PlanningBench: 대규모 언어 모델 평가 및 훈련을 위한 확장 가능하고 검증 가능한 계획 데이터 생성

초록

계획 수립(planning)은 대규모 언어 모델(LLM)에게 필수적인 능력이다. 이는 복잡한 작업을 수행할 때 모델이 목표, 제약 조건, 자원 및 장기적 결과를 조정하여 실행 가능하고 검증 가능한 해결책을 도출해야 하기 때문이다. 그러나 기존의 계획 수립 벤치마크는 일반적으로 계획 데이터를 통제 가능한 생성 대상이 아닌 고정된 사례 모음으로 취급한다. 이는 시나리오의 범위를 제한하고, 난이도를 구조적 원인이 아닌 표면적 근거에 연결하며, 확장 가능한 생성, 자동 검증, 또는 계획 중심 학습을 위한 지원이 부족하다. 본 연구에서는 평가와 학습 모두를 위해 확장 가능하고 다양하며 검증 가능한 계획 데이터를 생성하는 프레임워크인 PlanningBench를 소개한다. PlanningBench는 실제 계획 시나리오에서 출발하여 실무적 워크플로를 30개 이상의 작업 유형, 하위 작업, 제약 조건군 및 난이도 요인으로 구성된 구조화된 분류 체계로 추상화한다. 이 분류 체계를 바탕으로, 제약 조건 기반 합성 파이프라인은 적응형 난이도 조절, 품질 필터링 및 인스턴스 수준의 검증 체크리스트를 통해 독립적인 계획 문제를 생성한다. 이를 통해 계획 데이터 구축을 고정된 벤치마크 수집에서 통제 가능한 생성으로 전환하면서도 현실적인 작업 기반을 유지한다. PlanningBench를 사용하여 오픈소스 및 폐쇄형 최첨단 LLM을 평가한 결과, 현재 모델들은 결합된 제약 조건 하에서 완전한 해결책을 생성하는 데 여전히 어려움을 겪는 것으로 나타났다. 평가 외에도, 검증된 PlanningBench 데이터에 대한 강화 학습은 보지 못한 계획 벤치마크와 더 광범위한 명령 수행 작업에서 성능을 향상시킨다. 추가 분석에 따르면, 결정적이거나 명확하게 지정된 최적 해결책은 더 명확한 보상 신호와 더 안정적인 학습 동역학을 제공한다. 종합하면, PlanningBench는 LLM의 일반화 가능한 계획 능력을 진단하고 개선하기 위한 통제 가능한 계획 데이터 소스를 제공한다.

English

Planning is a fundamental capability for large language models (LLMs) because such complex tasks require models to coordinate goals, constraints, resources, and long-term consequences into executable and verifiable solutions. Existing planning benchmarks, however, usually treat planning data as fixed collections of instances rather than controllable generation targets. This limits scenario coverage, ties difficulty to surface-level proxies rather than structural sources, and offers limited support for scalable generation, automatic verification, or planning-oriented training.
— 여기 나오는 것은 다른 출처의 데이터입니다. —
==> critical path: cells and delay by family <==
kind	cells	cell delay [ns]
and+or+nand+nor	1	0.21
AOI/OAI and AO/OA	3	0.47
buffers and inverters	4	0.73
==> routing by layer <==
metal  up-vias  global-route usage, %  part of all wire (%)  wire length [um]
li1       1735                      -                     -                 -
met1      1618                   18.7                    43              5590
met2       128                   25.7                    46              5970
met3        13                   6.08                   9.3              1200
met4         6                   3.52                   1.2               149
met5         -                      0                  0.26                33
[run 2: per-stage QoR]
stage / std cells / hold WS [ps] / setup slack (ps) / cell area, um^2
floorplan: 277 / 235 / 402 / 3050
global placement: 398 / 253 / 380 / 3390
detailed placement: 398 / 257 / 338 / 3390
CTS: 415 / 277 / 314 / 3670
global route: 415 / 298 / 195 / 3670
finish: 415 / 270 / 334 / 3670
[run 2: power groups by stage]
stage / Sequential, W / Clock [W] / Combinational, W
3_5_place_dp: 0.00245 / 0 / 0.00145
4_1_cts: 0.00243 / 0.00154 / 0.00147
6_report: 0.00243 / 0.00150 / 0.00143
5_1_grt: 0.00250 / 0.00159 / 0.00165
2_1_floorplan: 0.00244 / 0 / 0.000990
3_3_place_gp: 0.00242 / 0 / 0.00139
**src/rtl/radix4_pkg.sv**
```systemverilog
// Shared encodings for the radix-4 Booth sequencer, its load/select decoder and the datapath.
package radix4_pkg;

   localparam int STATE_W = 3;
   typedef logic [STATE_W-1:0] state_t;

   localparam state_t S_IDLE  = 3'b000;
   localparam state_t S_LOAD  = 3'b001;
   localparam state_t S_EVAL  = 3'b010;
   localparam state_t S_ADD   = 3'b011;
   localparam state_t S_SHIFT = 3'b100;
   localparam state_t S_DONE  = 3'b101;

   // Booth digit as seen by the adder: sign, magnitude-two and zero flags.
   typedef struct packed {
      logic neg;
      logic dbl;
      logic zero;
   } booth_op_t;

   localparam booth_op_t OP_ZERO = 3'b001;
   localparam booth_op_t OP_POS1 = 3'b000;
   localparam booth_op_t OP_POS2 = 3'b010;
   localparam booth_op_t OP_NEG2 = 3'b110;
   localparam booth_op_t OP_NEG1 = 3'b100;

endpackage

```
**src/rtl/radix4_seq_if.sv**
```systemverilog
// Control/status bundle between the Booth sequencer and its datapath.
interface radix4_seq_if
   import radix4_pkg::*;
#(
   parameter int N  = 8,
   parameter int CW = $clog2(N/2+1)
);
   logic          start;
   logic [2:0]    booth3;
   state_t        state;
   logic          busy;
   logic          done;
   logic          op_neg;
   logic          op_dbl;
   logic          op_zero;
   logic [CW-1:0] iter;

   modport master (
      output start, booth3,
      input  state, busy, done, op_neg, op_dbl, op_zero, iter
   );

   modport slave (
      input  start, booth3,
      output state, busy, done, op_neg, op_dbl, op_zero, iter
   );
endinterface

```
**src/rtl/radix4_booth_dec.sv**
```systemverilog
// Combinational radix-4 Booth digit decode of {q[1], q[0], q[-1]}.
module radix4_booth_dec
   import radix4_pkg::*;
(
   input  logic [2:0] i_booth3,
   output booth_op_t  o_op
);

   always_comb begin
      o_op = OP_ZERO;
      case (i_booth3)
         3'b000, 3'b111: o_op = OP_ZERO;
         3'b001, 3'b010: o_op = OP_POS1;
         3'b011:         o_op = OP_POS2;
         3'b100:         o_op = OP_NEG2;
         default:        o_op = OP_NEG1;
      endcase
   end

endmodule

```
**src/rtl/radix4_seq.sv**
```systemverilog
// Radix-4 Booth multiply sequencer: FSM, remaining-digit counter and registered Booth op.
module radix4_seq
   import radix4_pkg::*;
#(
   parameter int N  = 8,
   parameter int CW = $clog2(N/2+1)
)(
   input  logic        clk,
   input  logic        rst,
   radix4_seq_if.slave bus
);

   localparam int            K     = N / 2;
   localparam logic [CW-1:0] K_CNT = CW'(K);

   if ((N < 4) || ((N % 2) != 0)) begin : g_bad_n
      $error("radix4_seq: N must be even and at least 4");
   end

   state_t        r_state;
   state_t        w_next;
   logic [CW-1:0] r_iter;
   booth_op_t     r_op;
   booth_op_t     w_op;
   logic          w_busy;
   logic          w_done;
   logic          w_last;

   radix4_booth_dec u_dec (
      .i_booth3 (bus.booth3),
      .o_op     (w_op)
   );

   // A counter at 0 in SHIFT can only follow a corrupted run; finish rather than loop.
   assign w_last = (r_iter <= CW'(1));

   always_ff @(posedge clk or posedge rst) begin
      if (rst) r_state <= S_IDLE;
      else     r_state <= w_next;
   end

   always_comb begin
      w_next = S_IDLE;
      case (r_state)
         S_IDLE:  w_next = bus.start ? S_LOAD : S_IDLE;
         S_LOAD:  w_next = S_EVAL;
         S_EVAL:  w_next = w_op.zero ? S_SHIFT : S_ADD;
         S_ADD:   w_next = S_SHIFT;
         S_SHIFT: w_next = w_last ? S_DONE : S_EVAL;
         S_DONE:  w_next = S_IDLE;
         default: w_next = S_IDLE;
      endcase
   end

   always_comb begin
      w_busy = (r_state != S_IDLE);
      w_done = (r_state == S_DONE);
   end

   // Clearing on every entry to IDLE also covers recovery from the unused codes.
   always_ff @(posedge clk or posedge rst) begin
      if (rst)                                        r_iter <= '0;
      else if (w_next == S_IDLE)                      r_iter <= '0;
      else if (r_state == S_LOAD)                     r_iter <= K_CNT;
      else if ((r_state == S_SHIFT) && (r_iter != 0)) r_iter <= r_iter - CW'(1);
   end

   always_ff @(posedge clk or posedge rst) begin
      if (rst)                      r_op <= '0;
      else if (r_state == S_LOAD)   r_op <= '0;
      else if (r_state == S_EVAL)   r_op <= w_op;
   end

   assign bus.state   = r_state;
   assign bus.busy    = w_busy;
   assign bus.done    = w_done;
   assign bus.op_neg  = r_op.neg;
   assign bus.op_dbl  = r_op.dbl;
   assign bus.op_zero = r_op.zero;
   assign bus.iter    = r_iter;

endmodule

```
**src/flat_wrapper.sv**
```systemverilog
// flat-port wrapper written by rule: the top's interface ports become plain ports
module radix4_seq_flat import radix4_pkg::*;
#(
   parameter int N  = 8,
   parameter int CW = $clog2(N/2+1)
)
  (clk, rst, bus_start, bus_booth3, bus_state, bus_busy, bus_done, bus_op_neg, bus_op_dbl, bus_op_zero, bus_iter);
  radix4_seq_if #(.N(N), .CW(CW)) bus_i ();
  input  logic clk;
  input  logic rst;
  input wire logic [$bits(bus_i.start)-1:0] bus_start;
  input wire logic [$bits(bus_i.booth3)-1:0] bus_booth3;
  output wire logic [$bits(bus_i.state)-1:0] bus_state;
  output wire logic [$bits(bus_i.busy)-1:0] bus_busy;
  output wire logic [$bits(bus_i.done)-1:0] bus_done;
  output wire logic [$bits(bus_i.op_neg)-1:0] bus_op_neg;
  output wire logic [$bits(bus_i.op_dbl)-1:0] bus_op_dbl;
  output wire logic [$bits(bus_i.op_zero)-1:0] bus_op_zero;
  output wire logic [$bits(bus_i.iter)-1:0] bus_iter;
  assign bus_i.start = bus_start;
  assign bus_i.booth3 = bus_booth3;
  assign bus_state = bus_i.state;
  assign bus_busy = bus_i.busy;
  assign bus_done = bus_i.done;
  assign bus_op_neg = bus_i.op_neg;
  assign bus_op_dbl = bus_i.op_dbl;
  assign bus_op_zero = bus_i.op_zero;
  assign bus_iter = bus_i.iter;
  radix4_seq #(.N(N), .CW(CW)) u_core (.clk(clk), .rst(rst), .bus(bus_i));
endmodule
```
**config.mk**
```make
export PLATFORM = sky130hd
export DESIGN_NAME = radix4_seq_flat
export DESIGN_NICKNAME = d
export VERILOG_FILES = /design/src/rtl/radix4_pkg.sv /design/src/rtl/radix4_seq_if.sv /design/src/rtl/radix4_booth_dec.sv /design/src/rtl/radix4_seq.sv /design/src/flat_wrapper.sv
export SDC_FILE = /design/constraint.sdc
export NUM_CORES = 1
export LEC_CHECK = 0
export ABC_AREA = 1
export ABC_CLOCK_PERIOD_IN_PS = 1350
export BUFFER_PORTS_ARGS = -buffer_cell sky130_fd_sc_hd__buf_2
export CELL_PAD_IN_SITES_DETAIL_PLACEMENT = 1
export CELL_PAD_IN_SITES_GLOBAL_PLACEMENT = 1
export CORE_ASPECT_RATIO = 1.2
export CORE_MARGIN = 2
export CORE_UTILIZATION = 36
export CTS_BUF_LIST = sky130_fd_sc_hd__clkbuf_8
export CTS_CLUSTER_SIZE = 10
export DETAILED_ROUTE_END_ITERATION = 6
export MAX_ROUTING_LAYER = met4
export PLACE_DENSITY_LB_ADDON = 0.1
export SLEW_MARGIN = 20
export SYNTH_ARGS = -nofsm -noshare
export SYNTH_HDL_FRONTEND = slang
export SYNTH_SLANG_ARGS = --single-unit
```
**constraint.sdc**
```tcl
create_clock -name clk -period 1.35 [get_ports clk]
set_clock_uncertainty 0.05 [all_clocks]
set_input_delay 0.135 -clock clk [delete_from_list [all_inputs] [get_ports clk]]
set_output_delay 0.135 -clock clk [all_outputs]
set_load 0.02 [all_outputs]
```
# Yosys cells after proc, flatten, opt, wreduce, memory -nomap -nowiden
# Index checks and enable logic that the tools add are counted.
[classes]
add_sub_neg = 1
n_lt_le_gt_ge = 1
eq_ne = 10
muxes = 10
n_reduce_logical = 10
[op_table]
columns = ["op", "n"]
rows = [
  ["$mux W3", 7],
  ["$pmux W3 S5", 1],
  ["$eq A3 B2 Y1 const B", 4],
  ["$eq A3 B3 Y1 const B", 4],
  ["$pmux W3 S4", 1],
  ["$logic_not A3 Y1", 3],
  ["$reduce_bool A3 Y1", 3],
  ["$eq A3 B1 Y1 const B", 2],
  ["$reduce_or A2 Y1", 2],
  ["$le A3 B1 Y1 const B", 1],
  ["$sub A3 B1 Y3 const B", 1],
  ["$reduce_bool A2 Y1", 1],
  ["$logic_and A1 B1 Y1", 1],
  ["$mux W1", 1],
]
[totals]
ff_bits = 9
input_bits = 6
output_inout_bits = 11

# Logic depth before layout (Yosys ltp)
# Gate-level depths: netlist of run 1.
[depth]
word_depth = 7
ltp_mapped = 9
mapped_depth_nobuf = 9

# Modules after synthesis
# From an unflattened synthesis of run 1, not the netlist that was laid out.
[unflattened]
cells_unflattened = 75
area_unflattened_um2 = 551.8
[modules_own_cells]
columns = ["mod", "instances", "cells_each", "area_each_um2", "seq_area_each_um2"]
rows = [
  ["radix4_seq", 1, 66, 511.7, 225.2],
  ["radix4_booth_dec", 1, 9, 40.0, 0.0],
]

# Worst setup path before layout of run 1
# Ideal clock, no wire load.
[synth_path]
kind = "reg-to-reg"
from = "reg u_core.r_iter[1], in the netlist u_core.bus.iter[1]"
to = "reg u_core.r_iter[0], in the netlist u_core.bus.iter[0]"
arrival_time_ns = 1.242
t_required_ns = 1.172
slack_ns = -0.070
stages_incl_launch_ff = 9
path_buffers = 0
synth_period_minus_slack_ns = 1.420
cell_sequence = "dfrtp_1 -> inv_1 -> ha_1 -> nand2_1 -> nand2_1 -> nand2_1 -> nand3_1 -> nor2_1 -> a21oi_1"
[synth_via]
elab_chain_cells = 5
word_cells_on_any_way = 8
cone_classes = "order compare: 1; mux: 3; reduce/logical: 4"
[synth_rtl]
columns = ["element", "line", "rtl"]
rows = [
  ["from (decl)", "radix4_seq.sv:22", "logic [CW-1:0] r_iter;"],
  ["from (signal assigned)", "radix4_seq.sv:65", "else if ((r_state == S_SHIFT) && (r_iter != 0)) r_iter <= r_iter - CW'(1);"],
  ["$le A3 B1 Y1 *", "radix4_seq.sv:35", "assign w_last = (r_iter <= CW'(1));"],
  ["$mux W3 *", "radix4_seq.sv:49", "S_SHIFT: w_next = w_last ? S_DONE : S_EVAL;"],
  ["$pmux W3 S5 *", "radix4_seq.sv:44", "case (r_state)"],
  ["named net u_core.w_next[0]", "radix4_seq.sv:21", "state_t w_next;"],
  ["$logic_not A3 Y1 *", "radix4_seq.sv:63", "else if (w_next == S_IDLE) r_iter <= '0;"],
  ["$reduce_bool A3 Y1 (no line) / $mux W3 (equally long branches)", "--", ""],
]
# The timed path passes the listed nets; every way through them passes the cells marked *.
# A chain may end at the register's enable or synchronous reset.

# Worst setup path in the final report of run 1
[layout_path]
from = "reg u_core.r_state[0], in the netlist u_core.bus.state[0]"
to = "reg u_core.r_iter[0], in the netlist u_core.bus.iter[0]"
[layout_via]
elab_chain_cells = 4
word_cells_on_any_way = 11
cone_classes = "eq/ne: 4; mux: 3; reduce/logical: 4"
[layout_rtl]
columns = ["element", "line", "rtl"]
rows = [
  ["from (decl)", "radix4_seq.sv:20", "state_t r_state;"],
  ["from (signal assigned)", "radix4_seq.sv:39", "else r_state <= w_next;"],
  ["$eq A3 B3 Y1, or another cell as far along", "radix4_seq.sv:44", ""],
  ["$pmux W3 S5 *", "radix4_seq.sv:44", ""],
  ["named net u_core.w_next[0]", "radix4_seq.sv:21", ""],
  ["$logic_not A3 Y1 *", "radix4_seq.sv:63", ""],
  ["$reduce_bool A3 Y1 (no line) / $mux W3 (equally long branches)", "--", ""],
]
# Marked as above.

==> results of run 1 <==
-- power breakdown --
group	switching, mW	total, mW	internal, mW
registers	0.106	0.474	0.369
logic	0.769	1.23	0.463
clock network	0.106	0.304	0.198
total	0.981	2.01	1.03
-- kinds of logic (layout without fill, tap and decap cells) --
family,Yosys count,after routing
AOI/OAI and AO/OA,5,5
adders and majority gates,3,3
buffers and inverters,14,43
and+or+nand+nor,46,46
xor gates and xnor gates,1,1
DFF,9,9
-- tightest hold or removal path: cells and delay by family --
family / cells / cell delay [ps]
buffers and inverters: 1 / 110
AOI/OAI and AO/OA: 1 / 150
and+or+nand+nor: 1 / 60
-- cells in the mapped netlist, drive strengths merged --
cell   number
nand2      26
inv        14
nand3      12
dfrtp       9
nor2        5
a21oi       3
ha          3
nor3        2
a32o        1
nand4       1
o21ai       1
xnor2       1
-- layout make-up --
type / count / area share
multi-input combinational: 55 / 0.4257
sequential: 9 / 0.2629
timing repair buffer: 25 / 0.1757
inverter: 14 / 0.06000
clock buffer: 3 / 0.04714
tap: 17 / 0.02429
clock inverter: 1 / 0.004286
-- flip-flops by register name, indices dropped and copies added, names as in the netlist --
register,cells
u_core.bus.state,3
u_core.bus.op_neg,1
u_core.bus.op_dbl,1
u_core.bus.op_zero,1
u_core.bus.iter,3
-- what timing repair did --
item | CTS | global route
gates resized for setup | 9 | 16
cloned | 0 | 0
hold endpoints to repair | 9 | 0
buffers inserted | 1 | 4
pin swaps | 3 | 8
endpoints found under the setup margin | 6 | 7
hold buffers | 1 | 0
-- metal layers --
metal	vias up	share of wire	track usage
met5	-	0	-
met4	0	0.013	0.1200
met3	4	0.032	0.04186
met2	14	0.56	0.3290
met1	309	0.40	0.2337
li1	305	-	-
-- per-stage QoR --
step / cells / setup TNS (ps) / instance area, µm²
2_1_floorplan: 78 / -30.63 / 573.1
3_3_place_gp: 114 / -46.36 / 696.9
3_5_place_dp: 114 / -111.2 / 696.9
4_1_cts: 120 / -8.382 / 787.0
5_1_grt: 124 / -296.8 / 875.8
6_report: 124 / -67.92 / 875.8
-- worst max path at each step --
stage	startpoint	to	slack (ps)	cells past startpoint
2_1_floorplan	u_core.bus.state[0]	bus_done	-30	2
3_3_place_gp	u_core.bus.iter[1]	u_core.bus.iter[1]	-20	8
3_5_place_dp	u_core.bus.state[1]	u_core.bus.iter[2]	-50	7
4_1_cts	u_core.bus.iter[0]	u_core.bus.iter[0]	-8	7
5_1_grt	u_core.bus.state[0]	u_core.bus.iter[0]	-80	6
6_report	u_core.bus.state[0]	u_core.bus.iter[0]	-40	6
==> results.cfg, run 1 <==
[critical_path]
cp.buffers_inverters = 1
critPathCaptureType = flop
worstPathMaxFanout = 6
critical_path_required_ps = 1450
crit_chain = nor3_4, buf_6, nand2_4, nand3_4, nor2_4, a21oi_2
slowest_stage = dfrtp_2
rr_startpoint = u_core.bus.state[0]
r2r-end = u_core.bus.iter[0]
startpoint_type = flop
crit_arrival_ps = 1490
cpPeakStageDelay_ps = 450
crit_type = reg -> reg
reg2reg_slack_ps = -40
worst_path_dominant_cell_family = simple AND/OR/NAND/NOR gates
r2r_cells = 6

[timing]
period_needed_ps = 1392
max_freq_ghz = 0.7183
tightestPinTransition_ps = 338.2
slew_headroom = 0.7743
fin_ws_ps = -42.22
setup_violations = 3
grt_setup_unrepaired = true
hold_ws_ps = 212.7
post-route-period-util = 1.031
hold_violations = 0
slew_viol_final = 0

[global_route]
gr-total-overflow = 0
first_global_vias = 571
antenna_found_initial = 0
grt_pass1_wl_um = 2408
grt_max_degree = 10
grt_use_total = 0.2053

[final_layout]
final_cell_mix = 21 x nand2_1, 16 x buf_2, 11 x inv_1, 8 x nand3_1, 7 x buf_4
final_common_cell = nand2_1
syn_to_final_growth_pct = 54.18
final-seq-area_um2 = 230.2
multi_input_area_um2 = 372.9
fillers = 185
drive_gt1_frac = 0.4860
diodes = 0
final_nets = 117
final_core_util = 0.5983

[power_and_ir_drop]
totalPowerFinal_mw = 2.011
power_density_nw_per_um2 = 2296
ir_drop_v = 0.001254
cellLeakagePower_nw = 0.4861

[logic_synthesis]
ys_ff_latch = 9
syn-instance-count = 78
syn_area_um2 = 568.0
synth_fa_ha_area_frac = 0.06608
synth.area.top_cells = dfrtp_1 40%, nand2_1 17%, nand3_1 9.7%
synth_mux_area_frac = 0
synthDistinctLibCells = 15
synth_compound_area_frac = 0.05286
syn_avg_cell_area_um2 = 7.283
synth_top_family_by_area = simple AND/OR/NAND/NOR gates
yosysTopAreaCell = dfrtp_1
syn-num-nets = 87
yosys.area_share.xor_xnor = 0.01542
yosysWarnings = 0
netlist.area_leader.share = 0.3965
synth-simple-area-share = 0.3767
ys_seq_area_frac = 0.3965

[hold_path]
whs_path_depth = 3
min_from = bus_booth3[2]
hp-class = in -> reg
min_to = u_core.bus.op_dbl

[floorplanning]
die_y_um = 47.52
rows = 15
die_x_um = 40.26
io_pins = 17
core-area_um2 = 1464
dieArea_um2 = 1913
start_util = 0.3880

[place]
place_congestion = 0.7460
dp_slack_ps = -50.49
io_buffers = 16
dp_hpwl_um = 1097

[detailed_routing]
dr.pass1.iters = 3
drt-wirelength-per-cell_um = 15.23
viasPerCell = 5.097
vias = 632
drt-total-wl_um = 1888
final_antenna_net_count = 0
drc = 0
drt_iter0_markers = 2

[cts]
cts_buffers = 3
clock_path_buffers = 2
tritoncts = built
ctsRootBufferMaster = clkbuf_8
clock_sink_count = 9
cts.clk_slew.worst_paths_ps = 40
clk_latency_ps = 230
ctsHtreeMaxLevel = 1

[status]
outcome = finished, violations left
failed_checks = setup timing

[flow_run]
maxCapViolations = 0
Note: power is estimated with default switching activity, not from simulation.
==> run 2: changes to the inputs <==
--- a/config.mk
+++ b/config.mk
@@ -17,7 +17,7 @@
 export CTS_CLUSTER_SIZE = 10
 export DETAILED_ROUTE_END_ITERATION = 6
 export MAX_ROUTING_LAYER = met4
-export PLACE_DENSITY_LB_ADDON = 0.1
+export PLACE_DENSITY = 0.85
 export SLEW_MARGIN = 20
 export SYNTH_ARGS = -nofsm -noshare
 export SYNTH_HDL_FRONTEND = slang
==> run 2 against run 1 <==
Against the previous run: the flow still finishes with violations (setup timing); highest routed layer unchanged; die area is the same; non-clock buffer count grew 3; sequential share of layout area increased by 0.34 points; critical path depth is 1 higher; combinational power about the same; power shrank 0.98%; global-route usage rose by 0.57 points; setup slack better by 3.9 ps; critical endpoint is now u_core.bus.iter[1].
==> results.cfg, run 2 (synthesis results as in run 1) <==
[timing]
slew_headroom = 0.7665
fin_ws_ps = -38.30
hold_violations = 0
tightestPinTransition_ps = 349.8
grt_setup_unrepaired = true
setup_violations = 3
period_needed_ps = 1388
max_freq_ghz = 0.7203
tns_ps = -92.45
slew_viol_final = 0
post-route-period-util = 1.028

[global_route]
gr-total-overflow = 0
grt_max_degree = 10
grt_pass1_wl_um = 2608
first_global_vias = 608
grt_use_total = 0.2110
antenna_found_initial = 0

[cts]
tritoncts = built
clock_sink_count = 9
ctsRootBufferMaster = clkbuf_8
clock_path_buffers = 2
cts_buffers = 3
clk_latency_ps = 230
ctsHtreeMaxLevel = 1
cts.clk_slew.worst_paths_ps = 50

[power_and_ir_drop]
cellLeakagePower_nw = 0.4939
power_density_nw_per_um2 = 2303
totalPowerFinal_mw = 1.991
ir_drop_v = 0.001106

[detailed_routing]
drt-total-wl_um = 1774
dr.pass1.iters = 1
drc = 0
viasPerCell = 4.969
drt-wirelength-per-cell_um = 13.97
final_antenna_net_count = 0
vias = 631
drt_iter0_markers = 0

[critical_path]
crit_type = reg -> reg
cpMostUsedCell = nand2_2
worst_path_dominant_cell_family = simple AND/OR/NAND/NOR gates
crit_chain = ha_1, nand2_1, nand2_2, nand2_2, nand3_4, nor2_4, a21oi_1
cp.buffers_inverters = 0
cpPeakStageDelay_ps = 420
crit_arrival_ps = 1450
startpoint_type = flop
worstPathMaxFanout = 4
critical_path_required_ps = 1410
slowest_stage = dfrtp_2
critPathCaptureType = flop

[place]
place_congestion = 0.7633
io_buffers = 16
dp_hpwl_um = 1285
placed_area_um2 = 742.0

[final_layout]
final_cell_mix = 23 x nand2_1, 16 x buf_2, 11 x inv_1, 10 x nand3_1, 10 x buf_4
final_core_util = 0.5906
syn_to_final_growth_pct = 52.20
final_common_cell = nand2_1
final_nets = 120
diodes = 0
fillers = 199
multi_input_area_um2 = 339.1
final-seq-area_um2 = 230.2
drive_gt1_frac = 0.4545
fin_area_um2 = 864.6

[hold_path]
hp-class = in -> reg

[floorplanning]
rows = 15
die_y_um = 47.52
core-area_um2 = 1464
dieArea_um2 = 1913
start_util = 0.3880
die_x_um = 40.26
io_pins = 17

[status]
outcome = finished, violations left
failed_checks = setup timing

[flow_run]
maxCapViolations = 0
run 2: final timing paths:
kind                                    start             endpoint  slack, ps  depth (start not counted)
max                        u_core.bus.iter[0]   u_core.bus.iter[1]        -40                          7
min                             bus_booth3[2]    u_core.bus.op_dbl        210                          3
max reg2reg                u_core.bus.iter[0]   u_core.bus.iter[1]        -40                          7
min reg2reg                 u_core.bus.op_neg    u_core.bus.op_neg        430                          2
max in group asynchronous                 rst  u_core.bus.state[1]        610                          3
min in group asynchronous                 rst   u_core.bus.iter[2]        360                          3
run 2: through the flow:
stage | setup slack [ps] | instances | hold slack [ps]
floorplan | -30.63 | 78 | -87.22
global placement | -0.9386 | 120 | 55.42
detailed placement | -72.99 | 120 | 71.63
CTS | -1.870 | 125 | 205.7
global route | -147.7 | 127 | 245.7
finish | -38.30 | 127 | 206.0
run 2: layout make-up:
type                    count  area share
inverters                  14     0.06078
flip-flops and latches      9      0.2663
multi-input cells          55      0.3922
repair buffers             28      0.2041
clock inverters             1    0.004342
well taps                  17     0.02460
clock buffers               3     0.04776
run 2: tightest hold or removal path: cells and delay by family:
kind / cells / cell delay, ps
simple gates: 1 / 60
buf+inv: 1 / 110
compound gates: 1 / 150
run 2: power by group:
part | switching, mW | internal (mW) | total (mW) | leakage [nW]
sequential | 0.0943 | 0.368 | 0.463 | 0.113
combinational | 0.738 | 0.480 | 1.22 | 0.354
clock | 0.111 | 0.198 | 0.310 | 0.0269
run 2: layer usage:
metal	vias up	wire, µm	global-route usage
li1	309	-	-
met1	300	713	0.2360
met2	14	958	0.3839
met3	8	34	0.01395
met4	0	67	0.08000
met5	-	0	-
run 2: timing repair:
item / CTS / global route
hold buffers: 1 / 0
buffers inserted: 0 / 2
pin swaps: 2 / 5
setup endpoints to repair: 4 / 7
gates resized for setup: 7 / 10
hold endpoints to repair: 9 / 0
We introduce PlanningBench, a framework for generating scalable, diverse, and verifiable planning data for both evaluation and training. PlanningBench starts from real planning scenarios and abstracts practical workflows into a structured taxonomy of more than 30 task types, subtasks, constraint families, and difficulty factors. Guided by this taxonomy, a constraint-driven synthesis pipeline instantiates self-contained planning problems with adaptive difficulty control, quality filtering, and instance-level verification checklists. This shifts planning data construction from fixed benchmark collection to controllable generation while preserving realistic task grounding. We use PlanningBench to evaluate open-source and closed-source frontier LLMs, and find that current models still struggle to produce complete solutions under coupled constraints. Beyond evaluation, reinforcement learning on verified PlanningBench data improves performance on unseen planning benchmarks and broader instruction-following tasks. Further analysis suggests that determinate or well-specified optimal solutions provide clearer reward signals and more stable training dynamics. Overall, PlanningBench provides a controllable source of planning data for diagnosing and improving generalizable planning abilities in LLMs.